Kan içinde kalmıştım, her yanım sızlıyor ve nefes almakta güçlük çekiyordum. Düğmeye şimdi basmazsam artık düğmeye basacak bir ben olmayacaktı. Saniyelerle yarışıyordum, bir mucize gerçekleşse dediğim o anda iş arkadaşım Sarp’ın müthiş bir hızla düğmeye doğru koştuğunu gördüm, kılıcının kabzasını avucum kadar olan kırmızı düğmeye fırlattı. Nişan yeteneği her zaman iyi olmuştur, hatta bazen neden ok değil de kılıç seçti diye merak ederdim. Doğru zamanda kılıcın kabzası düğmeye isabet etti. Şansın yüzümüze güldüğü anlardan biriydi. Acil durum butonu tam olması gerektiği gibi çalıştı ve bize zarar vermeyecek şekilde bir patlamaya sebep oldu. Bundan birkaç saniye önce canla başla savaştığımız iblisler artık yoktu. Adrenalinin yavaş yavaş vücudumdan çekildiğini hissettim ve dizlerimin üzerine çöktüm. Yaralarımın acısını şimdi tam anlamıyla hissetmeye başlamıştım, hoş bir his olmadığını belirtmek isterim.

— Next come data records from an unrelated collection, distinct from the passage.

$ cat config.mk
export PLATFORM = sky130hd
export DESIGN_NAME = multicycleCore
export DESIGN_NICKNAME = d
export VERILOG_FILES = /design/src/verilog/rv32Pkg.sv /design/src/verilog/coreCtrlPkg.sv /design/src/verilog/controlFsm.sv /design/src/verilog/programCounter.sv /design/src/verilog/registerFile.sv /design/src/verilog/execDatapath.sv /design/src/verilog/multicycleCore.sv
export SDC_FILE = /design/constraint.sdc
export NUM_CORES = 2
export LEC_CHECK = 0
export BUFFER_PORTS_ARGS = -buffer_cell sky130_fd_sc_hd__buf_2
export CAP_MARGIN = 20
export CORE_AREA = 2 2 437 439
export CTS_CLUSTER_SIZE = 14
export DETAILED_ROUTE_END_ITERATION = 6
export DIE_AREA = 0 0 439 441
export PLACE_DENSITY = 0.47
export SYNTH_ARGS = -nofsm -noshare
export SYNTH_HDL_FRONTEND = slang
export SYNTH_SLANG_ARGS = --single-unit
$ cat constraint.sdc
create_clock -name clk -period 9.5 [get_ports clk]
set_input_delay 0.475 -clock clk [delete_from_list [all_inputs] [get_ports clk]]
set_output_delay 0.475 -clock clk [all_outputs]
set_load 0.02 [all_outputs]
$ cat src/verilog/rv32Pkg.sv
// RV32I widths, opcode encodings and instruction word formats
// ALU operation and class codes
package rv32Pkg;

	localparam int xlen = 32;
	localparam int regAdrW = 5;
	localparam int regCount = 1 << regAdrW;

	// funct3 codes of the implemented subset
	localparam logic [2:0] f3AddSub = 3'b000;
	localparam logic [2:0] f3Slt = 3'b010;
	localparam logic [2:0] f3Xor = 3'b100;
	localparam logic [2:0] f3Or = 3'b110;
	localparam logic [2:0] f3And = 3'b111;
	localparam logic [2:0] f3Word = 3'b010;
	localparam logic [2:0] f3Beq = 3'b000;

	typedef enum logic [6:0] {
		rType = 7'b0110011,
		iTypeAlu = 7'b0010011,
		iTypeLoad = 7'b0000011,
		sType = 7'b0100011,
		bType = 7'b1100011,
		jType = 7'b1101111
	} opcode_t;

	typedef struct packed {
		logic [6:0] funct7;
		logic [regAdrW-1:0] rs2;
		logic [regAdrW-1:0] rs1;
		logic [2:0] funct3;
		logic [regAdrW-1:0] rd;
		opcode_t opcode;
	} rFmt_t;

	typedef struct packed {
		logic [11:0] imm;
		logic [regAdrW-1:0] rs1;
		logic [2:0] funct3;
		logic [regAdrW-1:0] rd;
		opcode_t opcode;
	} iFmt_t;

	typedef struct packed {
		logic [6:0] immHi;
		logic [regAdrW-1:0] rs2;
		logic [regAdrW-1:0] rs1;
		logic [2:0] funct3;
		logic [4:0] immLo;
		opcode_t opcode;
	} sFmt_t;

	// branch offset is scattered, bit 0 implied zero
	typedef struct packed {
		logic imm12;
		logic [5:0] imm10to5;
		logic [regAdrW-1:0] rs2;
		logic [regAdrW-1:0] rs1;
		logic [2:0] funct3;
		logic [3:0] imm4to1;
		logic imm11;
		opcode_t opcode;
	} bFmt_t;

	typedef struct packed {
		logic imm20;
		logic [9:0] imm10to1;
		logic imm11;
		logic [7:0] imm19to12;
		logic [regAdrW-1:0] rd;
		opcode_t opcode;
	} jFmt_t;

	// one instruction word, one view per format
	typedef union packed {
		rFmt_t rFmt;
		iFmt_t iFmt;
		sFmt_t sFmt;
		bFmt_t bFmt;
		jFmt_t jFmt;
	} instr_u;

	typedef enum logic [2:0] {
		aluAdd,
		aluSub,
		aluAnd,
		aluOr,
		aluXor,
		aluSlt
	} aluOp_t;

	// add for addresses and pc math, sub for beq, funct for ALU instructions
	typedef enum logic [1:0] {
		classAdd,
		classSub,
		classFunct
	} aluClass_t;

endpackage

$ cat src/verilog/coreCtrlPkg.sv
// FSM states, datapath selects, control struct and APB request struct
package coreCtrlPkg;

	import rv32Pkg::*;

	typedef enum logic [3:0] {
		fetchSetup,
		fetchAccess,
		decode,
		executeR,
		executeI,
		jump,
		memAdr,
		memSetup,
		memAccess,
		aluWb,
		memWb,
		branchEq,
		trap
	} state_t;

	typedef enum logic [1:0] {
		srcPc,
		srcOldPc,
		srcRs1
	} srcA_t;

	typedef enum logic [1:0] {
		srcRs2,
		srcImm,
		srcFour
	} srcB_t;

	typedef enum logic [1:0] {
		resAluOut,
		resData,
		resAlu
	} resultSrc_t;

	typedef enum logic {
		adrPc,
		adrResult
	} adrSrc_t;

	typedef struct packed {
		logic irWrite;
		logic regWrite;
		logic pcUpdate;
		logic pcJump;
		srcA_t srcA;
		srcB_t srcB;
		aluClass_t aluClass;
		resultSrc_t resultSrc;
		adrSrc_t adrSrc;
		logic dataWrite;
	} ctrl_t;

	// master side of the APB port
	typedef struct packed {
		logic psel;
		logic penable;
		logic pwrite;
		logic [xlen-1:0] paddr;
		logic [xlen-1:0] pwdata;
	} apbReq_t;

endpackage

$ cat src/verilog/controlFsm.sv
// Moore control FSM for instruction sequencing and APB transfer phases
`timescale 1ns/1ns

module controlFsm import rv32Pkg::*, coreCtrlPkg::*; (
	input logic clk,
	input logic reset,
	input opcode_t opcode,
	input logic [2:0] funct3,
	input logic zero,
	input logic pready,
	input logic pslverr,
	output ctrl_t ctrl,
	output logic psel,
	output logic penable,
	output logic pwrite,
	output logic trap,
	output state_t state
);

	state_t nextState;
	logic running;
	logic aluFunctOk;

	// funct3 values the ALU implements
	assign aluFunctOk = funct3 inside {f3AddSub, f3Slt, f3Xor, f3Or, f3And};

	// running holds off the first setup phase until reset has been released
	always_ff @(posedge clk) begin
		if (reset) begin
			state <= fetchSetup;
			running <= 1'b0;
		end else begin
			state <= nextState;
			running <= 1'b1;
		end
	end

	always_comb begin
		nextState = state;
		case (state)
			fetchSetup: begin
				if (running)
					nextState = fetchAccess;
			end
			fetchAccess: begin
				if (pready)
					nextState = pslverr ? coreCtrlPkg::trap : decode;
			end
			decode: begin
				case (opcode)
					rType: nextState = aluFunctOk ? executeR : coreCtrlPkg::trap;
					iTypeAlu: nextState = aluFunctOk ? executeI : coreCtrlPkg::trap;
					iTypeLoad: nextState = (funct3 == f3Word) ? memAdr : coreCtrlPkg::trap;
					sType: nextState = (funct3 == f3Word) ? memSetup : coreCtrlPkg::trap;
					bType: nextState = (funct3 == f3Beq) ? branchEq : coreCtrlPkg::trap;
					jType: nextState = jump;
					default: nextState = coreCtrlPkg::trap;
				endcase
			end
			executeR, executeI, jump: nextState = aluWb;
			memAdr, memSetup: nextState = memAccess;
			memAccess: begin
				if (pready) begin
					if (pslverr)
						nextState = coreCtrlPkg::trap;
					else if (opcode == iTypeLoad)
						nextState = memWb;
					else
						nextState = fetchSetup;
				end
			end
			aluWb, memWb, branchEq: nextState = fetchSetup;
			coreCtrlPkg::trap: nextState = coreCtrlPkg::trap;
			default: nextState = coreCtrlPkg::trap;
		endcase
	end

	always_comb begin
		ctrl = '0;
		psel = 1'b0;
		penable = 1'b0;
		pwrite = 1'b0;
		trap = 1'b0;
		case (state)
			fetchSetup: begin
				ctrl.adrSrc = adrPc;
				psel = running;
			end
			// pc and IR move only in the completion cycle
			fetchAccess: begin
				ctrl.adrSrc = adrPc;
				ctrl.irWrite = pready;
				ctrl.pcUpdate = pready;
				psel = 1'b1;
				penable = 1'b1;
			end
			// jump and branch target into ALU-out
			decode: begin
				ctrl.srcA = srcOldPc;
				ctrl.srcB = srcImm;
				ctrl.aluClass = classAdd;
			end
			executeR: begin
				ctrl.srcA = srcRs1;
				ctrl.srcB = srcRs2;
				ctrl.aluClass = classFunct;
			end
			executeI: begin
				ctrl.srcA = srcRs1;
				ctrl.srcB = srcImm;
				ctrl.aluClass = classFunct;
			end
			// load target from ALU-out, link computed alongside
			jump: begin
				ctrl.srcA = srcOldPc;
				ctrl.srcB = srcFour;
				ctrl.aluClass = classAdd;
				ctrl.resultSrc = resAluOut;
				ctrl.pcUpdate = 1'b1;
				ctrl.pcJump = 1'b1;
			end
			// setup phase, address straight from the ALU
			memAdr, memSetup: begin
				ctrl.srcA = srcRs1;
				ctrl.srcB = srcImm;
				ctrl.aluClass = classAdd;
				ctrl.resultSrc = resAlu;
				ctrl.adrSrc = adrResult;
				psel = 1'b1;
				pwrite = (state == memSetup);
			end
			// ALU keeps rs1 + imm so ALU-out holds the address
			memAccess: begin
				ctrl.srcA = srcRs1;
				ctrl.srcB = srcImm;
				ctrl.aluClass = classAdd;
				ctrl.resultSrc = resAluOut;
				ctrl.adrSrc = adrResult;
				ctrl.dataWrite = (opcode == iTypeLoad);
				psel = 1'b1;
				penable = 1'b1;
				pwrite = (opcode == sType);
			end
			aluWb: begin
				ctrl.resultSrc = resAluOut;
				ctrl.regWrite = 1'b1;
			end
			memWb: begin
				ctrl.resultSrc = resData;
				ctrl.regWrite = 1'b1;
			end
			// pc was already advanced in fetch, so only a taken branch updates it
			branchEq: begin
				ctrl.srcA = srcRs1;
				ctrl.srcB = srcRs2;
				ctrl.aluClass = classSub;
				ctrl.resultSrc = resAluOut;
				ctrl.pcUpdate = zero;
				ctrl.pcJump = zero;
			end
			coreCtrlPkg::trap: trap = 1'b1;
			default: trap = 1'b0;
		endcase
	end

	// access phase always preceded by a setup or access cycle of the same transfer
	apbAccessAfterSetup: assert property (@(posedge clk) disable iff (reset)
		penable |-> psel && $past(psel));

	stateLegal: assert property (@(posedge clk) disable iff (reset)
		state inside {[fetchSetup:coreCtrlPkg::trap]});

endmodule

$ cat src/verilog/programCounter.sv
// program counter and old-PC register
`timescale 1ns/1ns

module programCounter import rv32Pkg::*, coreCtrlPkg::*; (
	input logic clk,
	input logic reset,
	input ctrl_t ctrl,
	input logic [xlen-1:0] target,
	output logic [xlen-1:0] pc,
	output logic [xlen-1:0] oldPc
);

	always_ff @(posedge clk) begin
		if (reset) begin
			pc <= '0;
			oldPc <= '0;
		end else begin
			if (ctrl.pcUpdate)
				pc <= ctrl.pcJump ? target : pc + xlen'(4);
			// address of the instruction just fetched
			if (ctrl.irWrite)
				oldPc <= pc;
		end
	end

	// jump targets from the datapath keep word alignment
	pcAligned: assert property (@(posedge clk) disable iff (reset) pc[1:0] == 2'b00);

endmodule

Niye mi bu haldeydik? Mesaiye kaldık diyebilirim. Biz iblis avcıları birliğinin birer üyesiyiz. İsminin havalı durduğuna bakmayın, kahveleri soğuk ve sürekli fazla mesaiye kalıyorum. Herneyse, bizim görevimiz iblisleri yok etmek. İblisten kastım da az önce patlamayla ölen yaratıklar. Siz fanilerin ölümcül salgın, deprem, sel ve daha birçok felaket olarak bildiğiniz şeyler. Biz de şanslı ekip olarak bu iblisleri engellemeye çalışıyoruz. Sarp ve ben az önce 6 Şubat’ta Hatay’da yaşanacak bir depremi engelledik. Anlamışsınızdır ki felaket ne kadar büyük olursa iblisler o kadar zorlayıcı oluyor. Bu yüzden yerde kanlar içinde yatıyorum ya. 

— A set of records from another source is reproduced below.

`src/rtl/tick_timer_pkg.sv`:
```
// Tick timer package with channel count, widths and load-word layout
package tick_timer_pkg;

    // Number of independent timer channels
    localparam int num_timers = 4;

    // Period and counter width
    localparam int period_w = 16;

    // Channel index width, enough to name every channel
    localparam int chan_w = 2;

    // Target word layout
    //   [load_w-1:period_w]  channel index
    //   [period_w-1:0]       period in clk_fast cycles
    localparam int load_w = chan_w + period_w;

    // Period or running count
    typedef logic [period_w-1:0] period_t;

    // Channel number as carried on the event stream
    typedef logic [chan_w-1:0] chan_t;

endpackage

```
`src/rtl/target_loader.sv`:
```
// Target loader that turns stream words into a per-channel load strobe and period
`timescale 1ns/1ps

module target_loader (
    input  logic                                clk_fast,
    input  logic                                reset_n,
    input  logic [tick_timer_pkg::load_w-1:0]   s_axis_tdata,
    input  logic                                s_axis_tvalid,
    output logic                                s_axis_tready,
    output logic [tick_timer_pkg::num_timers-1:0] load,
    output tick_timer_pkg::period_t             period
);
    import tick_timer_pkg::*;

    logic [chan_w-1:0]     index;
    logic [num_timers-1:0] load_d;

    // Every channel can take a new period on any cycle
    assign s_axis_tready = 1'b1;

    assign index = s_axis_tdata[load_w-1:period_w];

    // One-hot decode of the channel index
    always_comb begin
        load_d = '0;
        if (s_axis_tvalid) begin
            load_d[index] = 1'b1;
        end
    end

    // Load strobe, one cycle after the accepted word
    always_ff @(posedge clk_fast or negedge reset_n) begin
        if (!reset_n) begin
            load <= '0;
        end else begin
            load <= load_d;
        end
    end

    // Period bus travels alongside the strobe
    always_ff @(posedge clk_fast) begin
        if (s_axis_tvalid) begin
            period <= s_axis_tdata[period_w-1:0];
        end
    end

endmodule

```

Sarp tehlikenin geçtiğinden emin olduğunda bana doğru koştu. Kanamalarım yavaş yavaş durmaya başlamıştı ama hala kötü bir haldeydim. Siz fanilerle biz avcıları ayıran bir diğer özellik de bu: Sizden daha hızlı iyileşiyoruz, tabii şu anda bütün bir yaralarımın kapandığı yok ama ölüm tehlikem geçti diyebilirim. “Sandığımdan daha kötüsün İpek” dedi. Sesindeki endişe duyulmayacak gibi değildi. “İyiyim ben, merak etme daha kötü günler gördüğüm oldu.” diyerek yanıtladım. Neyi kastettiğimi biliyordu. 2020 yılında bütün bir dünyayı etkileyecek büyük bir salgını durdurmuştuk. 7 kişilik bir ekip ve 2’si ölümcül 4 yaralıyla anca durdurabilmiştik.

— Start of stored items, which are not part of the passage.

--- config.mk ---
export PLATFORM = sky130hd
export DESIGN_NAME = vector_fifo
export DESIGN_NICKNAME = d
export VERILOG_FILES = /design/src/mvm_pkg.sv /design/src/vector_fifo.sv
export SDC_FILE = /design/constraint.sdc
export NUM_CORES = 1
export LEC_CHECK = 0
export BUFFER_PORTS_ARGS = -buffer_cell sky130_fd_sc_hd__buf_2
export CORE_MARGIN = 2
export CORE_UTILIZATION = 28
export DETAILED_ROUTE_END_ITERATION = 12
export GPL_TIMING_DRIVEN = 0
export SLEW_MARGIN = 25
export SYNTH_ARGS = -nofsm -noshare
export SYNTH_HDL_FRONTEND = slang
export SYNTH_SLANG_ARGS = --single-unit
--- constraint.sdc ---
create_clock -name clk -period 12.85 [get_ports clk]
set_input_delay 1.9275 -clock clk [delete_from_list [all_inputs] [get_ports clk]]
set_output_delay 1.9275 -clock clk [all_outputs]
set_load 0.005 [all_outputs]
--- src/mvm_pkg.sv ---
`default_nettype none

package mvm_pkg;

	localparam int lanes = 4;
	localparam int elems = 8;
	localparam int rf_depth = 16;
	localparam int inst_depth = 16;
	localparam int acc_depth = 8;

	typedef logic [$clog2(rf_depth)-1:0] rf_addr_t;
	typedef logic [$clog2(inst_depth)-1:0] inst_addr_t;
	typedef logic [$clog2(acc_depth)-1:0] acc_addr_t;

	typedef logic [15:0] elem_t;
	typedef elem_t [elems-1:0] vec_t; // Input vector or one weight row
	typedef logic [31:0] sum_t;
	typedef sum_t [lanes-1:0] result_vec_t;
	typedef logic [lanes-1:0] lane_mask_t;
	typedef logic [4:0] run_count_t; // Wide enough for a run over the whole memory
	typedef logic [7:0] credit_t;

	typedef enum logic [1:0] {
		kind_inst,
		kind_weight,
		kind_vector,
		kind_run
	} rx_kind_e;

	typedef struct packed {
		rx_kind_e kind;
		inst_addr_t addr;
		lane_mask_t lane_mask;
		vec_t data;
	} rx_packet_t;

	// Lives in the low bits of an instruction-write payload
	typedef struct packed {
		rf_addr_t rf_addr;
		acc_addr_t accum_addr;
		logic accum_en;
		logic release_en;
		logic last; // Last use of the current input vector
	} inst_t;

	typedef struct packed {
		logic valid;
		acc_addr_t accum_addr;
		logic accum_en;
		logic release_en;
	} issue_t;

	typedef enum logic {
		seq_idle,
		seq_run
	} seq_state_e;

endpackage

`default_nettype wire
--- src/vector_fifo.sv ---
`default_nettype none

module vector_fifo #(
	parameter int depth = 8,
	parameter type data_t = mvm_pkg::vec_t
) (
	input wire clk,
	input wire reset,
	input wire push,
	input wire data_t push_data,
	input wire pop,
	output data_t head,
	output logic empty
);

	localparam int aw = depth > 1 ? $clog2(depth) : 1;
	localparam int cw = $clog2(depth + 1);

	data_t mem [depth];
	logic [aw-1:0] wr_ptr;
	logic [aw-1:0] rd_ptr;
	logic [cw-1:0] count;
	logic do_pop;

	function automatic logic [aw-1:0] next_ptr(input logic [aw-1:0] ptr);
		return (ptr == aw'(depth - 1)) ? '0 : ptr + 1'b1;
	endfunction

	assign do_pop = pop && !empty;
	assign empty = count == '0;
	assign head = mem[rd_ptr]; // First word falls through

	always_ff @(posedge clk) begin
		if (push)
			mem[wr_ptr] <= push_data;
	end

	always_ff @(posedge clk or posedge reset) begin
		if (reset) begin
			wr_ptr <= '0;
			rd_ptr <= '0;
			count <= '0;
		end else begin
			if (push)
				wr_ptr <= next_ptr(wr_ptr);
			if (do_pop)
				rd_ptr <= next_ptr(rd_ptr);
			count <= count + cw'(push) - cw'(do_pop);
		end
	end

endmodule

`default_nettype wire

[After elaboration in Yosys (flattened, before gate mapping)]
Memories as Yosys holds them, arrays and structs flattened.
Index checks and enable logic that the tools add are counted.
Storage, ports and cells
  input bits: 132
  bits in writable memories: 1024
  logic and storage cells: 17
  output and inout bits: 129
  memories: 1
  bits in registers: 10
Operators by class
  reductions and logical operators: 3
  equality and inequality tests: 2
  multiplexer cells: 4
  add/subtract/negate cells: 4
Memories
  mem: words 8, width 128, rd ports 1, clocked after memory_dff 0, write ports 1, line vector_fifo.sv:19  | data_t mem [depth];
Operators by type and width (count)
  $add A3 B1 Y3 const B: 2
  $eq A3 B3 Y1 const B: 2
  $mux W3: 2
  $add A4 B1 Y4: 1
  $logic_not A4 Y1: 1
  $sub A4 B1 Y4: 1
  $mux W1: 2
  $logic_and A1 B1 Y1: 1
  $logic_not A1 Y1: 1

[Logic depth before layout (Yosys ltp)]
  depth after elaboration: 4
  mapped depth: 11
  mapped depth without buffers: 11

[Worst setup path after synthesis]
Ideal clock, no wire load.
  path type: input to register
  from: input port push
  to: memory mem[0][0] in the netlist's numbering, enable pin
  required time: 12.078 ns
  stages on the path: 2
  arrival: 10.675 ns
  setup time: 0.772 ns
  slack: 1.403 ns
  buffers on the path: 0
  cell sequence: nand2b_1 -> nor3_1
Between the ends
  cells in the longest elaborated chain, start to end: 2
Ends and longest elaborated chain
  start, declared: line vector_fifo.sv:9  | input wire push,
  $mux W1: line vector_fifo.sv:34  | if (push)
  $mux W1 (not written as such): line vector_fifo.sv:35  | mem[wr_ptr] <= push_data;
  end, declared: line vector_fifo.sv:19
Every way passes these cells.

==> flow_summary.json <==
{
  "fin_skew_ps": 27.3,
  "grt_use_total_pct": 13.5,
  "nets": 2157,
  "cts_hold_buf": 0,
  "synth_cells": 1537,
  "wl_per_cell_um": 24.5,
  "rr_worst_depth": 10,
  "cts_tree": "built",
  "drc": 0,
  "fp.dieW_um": 379,
  "yosysWarnings": 0,
  "status": "complete, no violations",
  "cp-startpoint": "rd_ptr[2]$_DFFE_PP0P_",
  "stdcell_area_um2": 48400,
  "syn_area_per_cell_um2": 25.6,
  "syn-num-nets": 1679,
  "worstReg2RegEnd": "mem[0][94]$_DFFE_PP_",
  "first_iter_violations": 1203,
  "crit_path_end": "head[60]",
  "cp-end-kind": "primary output",
  "die_y_um": 379,
  "ys_ff_latch": 1034,
  "final_core_util_pct": 34.7,
  "dpl_cell_area_um2": 45000,
  "power_mw": 10.6,
  "layout_common_cells": "edfxtp_1, buf_2, mux4_2",
  "crit_fanout": 10,
  "grt_pass1_wl_um": 138000,
  "r2r-start": "wr_ptr[0]$_DFFE_PP0P_",
  "cts-htree-levels": 3,
  "dieArea_um2": 144000,
  "cts_resized": 0,
  "synth.distinct_cells": 23,
  "port_buffers": 260,
  "core_region_area_um2": 140000,
  "hold_path_class": "reg -> reg",
  "drt_first_pass_iters": 5,
  "layout_commonest_cell": "edfxtp_1",
  "slew_headroom_pct": 31.8,
  "cts.sinks": 1034,
  "clk_pin_slew_ps": 60,
  "drt.antenna.violating_nets": 0,
  "gp_congestion": 0.689,
  "n_fill_cell": 12900,
  "drv_slew": 0,
  "syn-cell-area_um2": 39400,
  "viasPerCell": 4.51,
  "grt_overflow": 0,
  "fin_crit_ps": 5450,
  "grt_max_degree": 18,
  "cts_buffers": 108,
  "finalSetupViolations": 0,
  "vias": 18000,
  "drive_above_1_share_pct": 40.6,
  "r2r_slack_ps": 9750,
  "worstPathRequired_ps": 10920,
  "post_cts_buffers": 0,
  "critical_path_class": "reg -> out",
  "start_util_pct": 28.2,
  "clock_path_buffers": 3,
  "powerDensity_nw_per_um2": 218,
  "startpoint_type": "flop",
  "rsz0062_at_grt": "no",
  "area_growth_syn_to_layout_pct": 22.9,
  "max_freq_mhz": 184,
  "ys_seq_area_share_pct": 78.7,
  "cts-root-buf": "clkbuf_16",
  "dp_hpwl_um": 66400,
  "hold_viol_final": 0,
  "ir_drop_v": 0.000141,
  "hold_slack_ps": 565,
  "multiInputGateArea_um2": 7940,
  "antenna_found_initial": 28,
  "drt-total-wl_um": 97700,
  "clk_latency_ps": 720,
  "worst-slew-pin-transition_ps": 1020,
  "std_cell_rows": 137,
  "power_leakage_nw": 16.0,
  "pin_count": 261,
  "timing.final.crit_share_pct": 42.4,
  "arrival_ps": 3520,
  "cap_viol_max_count": 0,
  "grt_pass1_vias": 19300,
  "ff_latch_area_um2": 31000
}
flip-flops by register name, summed over array words and instances, names as in the netlist:
name / flops
mem: 1024
count: 4
rd_ptr: 3
wr_ptr: 3
worst min path at each step:
stage | startpoint | endpoint | slack [ps] | cells after the start
floorplan | wr_ptr[0]$_DFFE_PP0P_ | wr_ptr[0]$_DFFE_PP0P_ | 500 | 2
global route | wr_ptr[0]$_DFFE_PP0P_ | wr_ptr[0]$_DFFE_PP0P_ | 600 | 2
global placement | wr_ptr[0]$_DFFE_PP0P_ | wr_ptr[0]$_DFFE_PP0P_ | 540 | 2
detailed placement | wr_ptr[0]$_DFFE_PP0P_ | wr_ptr[0]$_DFFE_PP0P_ | 550 | 2
finish | wr_ptr[0]$_DFFE_PP0P_ | wr_ptr[0]$_DFFE_PP0P_ | 560 | 2
CTS | wr_ptr[0]$_DFFE_PP0P_ | wr_ptr[0]$_DFFE_PP0P_ | 570 | 2
area by class of cell:
cell class,instances,area share (%)
Inverter,9,0.0698
Tap cell,1876,4.85
Sequential cell,1034,64.0
Clock inverter,59,1.11
Multi-Input combinational cell,422,16.4
Timing Repair Buffer,368,6.64
Clock buffer,135,5.87
Antenna cell,8,0.0413
Buffer,72,1.02
worst max-delay path: stages, from the launching register on:
cell	delay, ps
dfrtp_1	370
buf_2	160
buf_2	580
clkbuf_1	790
mux4_2	420
mux2_2	310
buf_2	130
power by group:
group | total (mW) | internal (mW) | switching (mW)
sequential | 4.23 | 4.14 | 0.0859
combinational | 3.36 | 1.63 | 1.73
clock | 2.96 | 1.69 | 1.27
logic make-up (layout without fill, tap and decap cells):
logic type / after synthesis / in the layout / share of synthesized area (%)
muxes: 388 / 388 / 19.4
AOI/OAI and AO/OA: 4 / 4 / 0.0603
xor gates and xnor gates: 2 / 2 / 0.0445
adders and majority gates: 10 / 10 / 0.337
buffers and inverters: 81 / 643 / 1.32
DFF: 1034 / 1034 / 78.7
other: 0 / 8 / 0
and+or+nand+nor: 18 / 18 / 0.213
layer usage:
metal  global-route usage (%)  up-vias  part of all wire, %
met5                        0        -                 0.20
met4                     4.58       32                  2.3
met3                     3.37      142                  6.0
met2                     23.1      466                   51
met1                     16.7     9625                   41
li1                         -     7702                    -
synthesized netlist by cell type:
library cell / count / share of area (%)
mux4_1: 101 / 6.7
ha_1: 9 / 0.29
mux2_2: 132 / 3.8
o21ai_0: 1 / 0.013
dfrtp_1: 10 / 0.64
buf_6: 23 / 0.66
buf_2: 7 / 0.089
nor3b_1: 1 / 0.019
nand2_1: 4 / 0.038
fa_1: 1 / 0.051
a21oi_1: 1 / 0.013
nor2_1: 7 / 0.067
a21o_1: 1 / 0.019
buf_8: 3 / 0.11
inv_1: 9 / 0.086
nor3_1: 2 / 0.025
o22ai_1: 1 / 0.016
nand2b_1: 4 / 0.063
xor2_1: 2 / 0.044
buf_1: 15 / 0.14
clkbuf_1: 24 / 0.23
edfxtp_1: 1024 / 78
mux4_2: 155 / 8.9
through the flow:
stage	setup TNS, ps	instances	setup WS [ps]
6_report	0	3983	7400
5_1_grt	0	3979	7190
4_1_cts	0	3975	7200
3_5_place_dp	0	3781	8040
3_3_place_gp	-4930630	3673	-10980
2_1_floorplan	0	1537	1400
No activity file was read; power rests on OpenSTA's default activity.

Sarp beni kucağına aldı. Yaralarımın acısı olmasa yaşadığımız romantizmin utancından oracıkta ölebilirdim ama canım çok yanıyordu. Sarp ışınlanma gücünü kullandı ve bizi güvenli bölgeye ışınladı. Biz avcıların süper güçleri olduğunu söylemiş miydim? Şimdi neden siz fanilerin iblisleri göremeyip müdahale edemediğini anlıyorsunuzdur. Beni hasta yatağına yatırdı ve benimle ilgilenmeleri için iki şifa perisi çağırdı. Yattığım yataktan ona baktım. Benzi soluktu, zaten bitkinken bir de biz ışınlaması enerjisini sömürmüştü. “Üzerime bayılmadan bir yere otur.” dedim. Belli belirsiz kıkırdadı ama dediğimi yapıp yanımdaki sandalyeye oturdu. Sabırsızlıkla sordum:“Ee şimdi ne yapıyoruz?” “Bi dur be kızım daha yeni görevden döndük hem yaralısın.” diyerek hafifçe azarladı beni. Telefonunu açıp görev bildirimlerine baktı. “Merak etme, yakın bir gelecekte rahat oturacağa benzemiyoruz, Türkiye’nin boş durduğu yok.” Haklıydı, Türkiye’nin başı felaketten kurtulmuyordu. E bize de fazla mesai yapmak düşüyordu.